Set down the records again, keeping each line exactly as it is.

Stored data
Segment Open

What follows belongs to an exercise in optimizing a design on an open flow for small area and a short achievable clock period; a production flow would make more cautious choices. The RTL was checked by simulation tests, not by an equivalence proof against the original design. The clock port is modelled as an ideal driver, which makes a skipped or thinned clock tree look cheaper than it is; a real chip needs a root buffer or a tree. Power and IR drop assume default switching activity.

Design vga_top, start of the top module:
module vga_top (
  input  logic              clk_vga,
  input  logic              rst_n,
  input  logic              write_strobe,
  input  logic [11:0]   write_x,
  input  logic [11:0]   write_y,
  input  logic [2:0] write_palette,
  input  logic [5:0]   night_rate,
  output logic              write_busy,
  output logic              rst_screen,
  output logic              hsync,
  output logic              vsync,
  output logic              data_enable,
  output logic [7:0]    red,
  output logic [7:0]    green,
  output logic [7:0]    blue
);
For scale: roughly 6600 cells after synthesis, ~3700 flip-flops, about 65 I/O pins.
Settings: LEC_CHECK=0, CAP_MARGIN=20, CORE_MARGIN=2, CORE_UTILIZATION=55, PLACE_DENSITY=0.65, SETUP_SLACK_MARGIN=4.3, SLEW_MARGIN=20, SYNTH_HIERARCHICAL=1, SYNTH_MINIMUM_KEEP_SIZE=0; clock period 6.5 ns.
standard.sh (not shown) runs the stock make flow with config.mk's settings and CLKGATE_MAP_FILE= SYNTH_SCRIPT=/design/flow/synth_recipe.tcl, a recipe that flattens the netlist after the stock synthesis.
==> flow/flow/run.sh <==
#!/bin/bash
# Standard ORFS layout with these changes:
#  - flow/post_floorplan.tcl sizes the frame store's write muxes down to a22oi_1;
#  - flow/pre_cts.tcl builds the clock tree by hand (three levels: 4 clkinv_16 roots on
#    the clock port, 20 clkinv_8, about 136 clkbuf_16 leaves over k-means clusters of
#    the flip-flops)
#    in place of TritonCTS;
#  - the port buffers are buf_2.
set -euo pipefail
export POST_FLOORPLAN_TCL="$PWD/flow/post_floorplan.tcl"
export PRE_CTS_TCL="$PWD/flow/pre_cts.tcl"
# port buffers as buf_2 rather than the default (a delay cell)
export BUFFER_PORTS_ARGS="-inputs -outputs -buffer_cell sky130_fd_sc_hd__buf_2"
bash standard.sh > standard.log 2>&1
Other scripts of this flow, unchanged in this note and not shown: flow/flow/mycts.tcl, flow/flow/post_floorplan.tcl, flow/flow/pre_cts.tcl
Edit:
--- a/flow/design.v
+++ b/flow/design.v
@@ -162,41 +162,46 @@
       w2_dhi  <= pd_hi;
       w2_half <= ~shown;
       w2_rlo  <= pr_lo;
       w2_rhi  <= pr_hi;
       w2_p    <= w1_p;
     end
     c_early <= rst_n && v1 && dif[0];
     c_late0 <= rst_n && v1 && !dif[0];
     c_late1 <= c_late0;
   end
   logic [23:0] ring_sel;
   logic [1:0][23:0] slot_sel;    
-  logic [2:0]  w3_p;
+  logic [1:0][2:0] w3_p;    
+  logic [1:0][2:0] w3_pn;   
   always_ff @(posedge clk_vga) begin
     for (int k = 0; k < 24; k++)
       ring_sel[k] <= (c_early || c_late1) && (w2_half == 1'(k / 12))
                   && w2_rlo[(k % 12) % 4] && w2_rhi[(k % 12) / 4];
     for (int j = 0; j < 24; j++)
       for (int h = 0; h < 2; h++)
         slot_sel[h][j] <= (w2_half == 1'(h)) && w2_dlo[j % 4] && w2_dhi[j / 4];
-    w3_p <= w2_p;
+    for (int h = 0; h < 2; h++) begin
+      w3_p[h]  <= (w2_half == 1'(h)) ? w2_p  : 3'd0;
+      w3_pn[h] <= (w2_half == 1'(h)) ? ~w2_p : 3'd0;
+    end
   end
   logic [71:0][47:0] q;
   logic [1:0][23:0][2:0] slot_dat;
   always_comb begin
     for (int j = 0; j < 24; j++)
       for (int b = 0; b < 3; b++)
         for (int h = 0; h < 2; h++)
-          slot_dat[h][j][b] = slot_sel[h][j] && (w3_p[b] ^ ((((2 * j + 3) % 48) % 4) == 1));
+          slot_dat[h][j][b] = slot_sel[h][j]
+                           && (((((2 * j + 3) % 48) % 4) == 1) ? w3_pn[h][b] : w3_p[h][b]);
   end
   genvar gk, gb, gp;
   for (gk = 0; gk < 24; gk++) begin : g_ring
     for (gp = 0; gp < 48; gp++) begin : g_pos
       if (gp % 2 == 1) begin : g_wr
         localparam int J = ((gp + 45) % 48) / 2;
         logic       keep_n;
         logic [2:0] d;
         assign keep_n = ~(ring_sel[gk] && slot_sel[gk / 12][J]);
         for (gb = 0; gb < 3; gb++) begin : g_bit
           vga_aoi22 u_mux (
             .a1 (q[gk*3+gb][(gp + 47) % 48]),
- power goes up by 0.87%
- worst setup slack gains 0.039 ns
- via count rose by 0.61%
- hold slack gets worse by 0.031 ns
- area after synthesis hardly moves
- die area stays flat
- cell count is about the same
No run of this note takes its clock network from TritonCTS; it comes from the design's own scripts or RTL.

==> port drivers added, routing unchanged <==
Ports are ideal in the flow. The routed layouts listed here were re-timed in OpenROAD. Step 1 sets driving cells, clkbuf_16 on the clock port and buf_2 on the other inputs (assumed; they add their load-dependent delay and slew). Step 2 also shifts input and output timing later by t, the mid clock arrival at the registers, as if the neighbouring blocks saw the same clock. Three values: no drivers, after step 1, after step 2; two values: the first two.
run	t, ns	setup slack, ns	worst register clock-pin slew, ns	cell pins on the clock port's net
the first run	0.734	4.219 / 3.913 / 4.073	0.11 / 0.11	4
the second run	0.745	4.258 / 3.934 / 4.060	0.11 / 0.11	4
After both steps every run listed still meets setup and hold. The setup slack of the second run, which loses most, moves by -0.324 ns with the drivers and by -0.198 ns with both steps.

Segment Closed

**Finished task**
What follows belongs to an exercise in optimizing a design on an open flow for small area and a short achievable clock period; a production flow would make more cautious choices. The RTL was checked by simulation tests, not by an equivalence proof against the original design. The clock port is modelled as an ideal driver, which makes a skipped or thinned clock tree look cheaper than it is; a real chip needs a root buffer or a tree. Power and IR drop assume default switching activity.

Design vga_top, start of the top module:
module vga_top (
  input  logic              clk_vga,
  input  logic              rst_n,
  input  logic              write_strobe,
  input  logic [11:0]   write_x,
  input  logic [11:0]   write_y,
  input  logic [2:0] write_palette,
  input  logic [5:0]   night_rate,
  output logic              write_busy,
  output logic              rst_screen,
  output logic              hsync,
  output logic              vsync,
  output logic              data_enable,
  output logic [7:0]    red,
  output logic [7:0]    green,
  output logic [7:0]    blue
);
For scale: roughly 6600 cells after synthesis, ~3700 flip-flops, about 65 I/O pins.
Settings: LEC_CHECK=0, CAP_MARGIN=20, CORE_MARGIN=2, CORE_UTILIZATION=55, PLACE_DENSITY=0.65, SETUP_SLACK_MARGIN=4.3, SLEW_MARGIN=20, SYNTH_HIERARCHICAL=1, SYNTH_MINIMUM_KEEP_SIZE=0; clock period 6.5 ns.
standard.sh (not shown) runs the stock make flow with config.mk's settings and CLKGATE_MAP_FILE= SYNTH_SCRIPT=/design/flow/synth_recipe.tcl, a recipe that flattens the netlist after the stock synthesis.
==> flow/flow/run.sh <==
#!/bin/bash
# Standard ORFS layout with these changes:
#  - flow/post_floorplan.tcl sizes the frame store's write muxes down to a22oi_1;
#  - flow/pre_cts.tcl builds the clock tree by hand (three levels: 4 clkinv_16 roots on
#    the clock port, 20 clkinv_8, about 136 clkbuf_16 leaves over k-means clusters of
#    the flip-flops)
#    in place of TritonCTS;
#  - the port buffers are buf_2.
set -euo pipefail
export POST_FLOORPLAN_TCL="$PWD/flow/post_floorplan.tcl"
export PRE_CTS_TCL="$PWD/flow/pre_cts.tcl"
# port buffers as buf_2 rather than the default (a delay cell)
export BUFFER_PORTS_ARGS="-inputs -outputs -buffer_cell sky130_fd_sc_hd__buf_2"
bash standard.sh > standard.log 2>&1
Other scripts of this flow, unchanged in this note and not shown: flow/flow/mycts.tcl, flow/flow/post_floorplan.tcl, flow/flow/pre_cts.tcl
Edit:
--- a/flow/design.v
+++ b/flow/design.v
@@ -162,41 +162,46 @@
       w2_dhi  <= pd_hi;
       w2_half <= ~shown;
       w2_rlo  <= pr_lo;
       w2_rhi  <= pr_hi;
       w2_p    <= w1_p;
     end
     c_early <= rst_n && v1 && dif[0];
     c_late0 <= rst_n && v1 && !dif[0];
     c_late1 <= c_late0;
   end
   logic [23:0] ring_sel;
   logic [1:0][23:0] slot_sel;    
-  logic [2:0]  w3_p;
+  logic [1:0][2:0] w3_p;    
+  logic [1:0][2:0] w3_pn;   
   always_ff @(posedge clk_vga) begin
     for (int k = 0; k < 24; k++)
       ring_sel[k] <= (c_early || c_late1) && (w2_half == 1'(k / 12))
                   && w2_rlo[(k % 12) % 4] && w2_rhi[(k % 12) / 4];
     for (int j = 0; j < 24; j++)
       for (int h = 0; h < 2; h++)
         slot_sel[h][j] <= (w2_half == 1'(h)) && w2_dlo[j % 4] && w2_dhi[j / 4];
-    w3_p <= w2_p;
+    for (int h = 0; h < 2; h++) begin
+      w3_p[h]  <= (w2_half == 1'(h)) ? w2_p  : 3'd0;
+      w3_pn[h] <= (w2_half == 1'(h)) ? ~w2_p : 3'd0;
+    end
   end
   logic [71:0][47:0] q;
   logic [1:0][23:0][2:0] slot_dat;
   always_comb begin
     for (int j = 0; j < 24; j++)
       for (int b = 0; b < 3; b++)
         for (int h = 0; h < 2; h++)
-          slot_dat[h][j][b] = slot_sel[h][j] && (w3_p[b] ^ ((((2 * j + 3) % 48) % 4) == 1));
+          slot_dat[h][j][b] = slot_sel[h][j]
+                           && (((((2 * j + 3) % 48) % 4) == 1) ? w3_pn[h][b] : w3_p[h][b]);
   end
   genvar gk, gb, gp;
   for (gk = 0; gk < 24; gk++) begin : g_ring
     for (gp = 0; gp < 48; gp++) begin : g_pos
       if (gp % 2 == 1) begin : g_wr
         localparam int J = ((gp + 45) % 48) / 2;
         logic       keep_n;
         logic [2:0] d;
         assign keep_n = ~(ring_sel[gk] && slot_sel[gk / 12][J]);
         for (gb = 0; gb < 3; gb++) begin : g_bit
           vga_aoi22 u_mux (
             .a1 (q[gk*3+gb][(gp + 47) % 48]),
- power goes up by 0.87%
- worst setup slack gains 0.039 ns
- via count rose by 0.61%
- hold slack gets worse by 0.031 ns
- area after synthesis hardly moves
- die area stays flat
- cell count is about the same
No run of this note takes its clock network from TritonCTS; it comes from the design's own scripts or RTL.

==> port drivers added, routing unchanged <==
Ports are ideal in the flow. The routed layouts listed here were re-timed in OpenROAD. Step 1 sets driving cells, clkbuf_16 on the clock port and buf_2 on the other inputs (assumed; they add their load-dependent delay and slew). Step 2 also shifts input and output timing later by t, the mid clock arrival at the registers, as if the neighbouring blocks saw the same clock. Three values: no drivers, after step 1, after step 2; two values: the first two.
run	t, ns	setup slack, ns	worst register clock-pin slew, ns	cell pins on the clock port's net
the first run	0.734	4.219 / 3.913 / 4.073	0.11 / 0.11	4
the second run	0.745	4.258 / 3.934 / 4.060	0.11 / 0.11	4
After both steps every run listed still meets setup and hold. The setup slack of the second run, which loses most, moves by -0.324 ns with the drivers and by -0.198 ns with both steps.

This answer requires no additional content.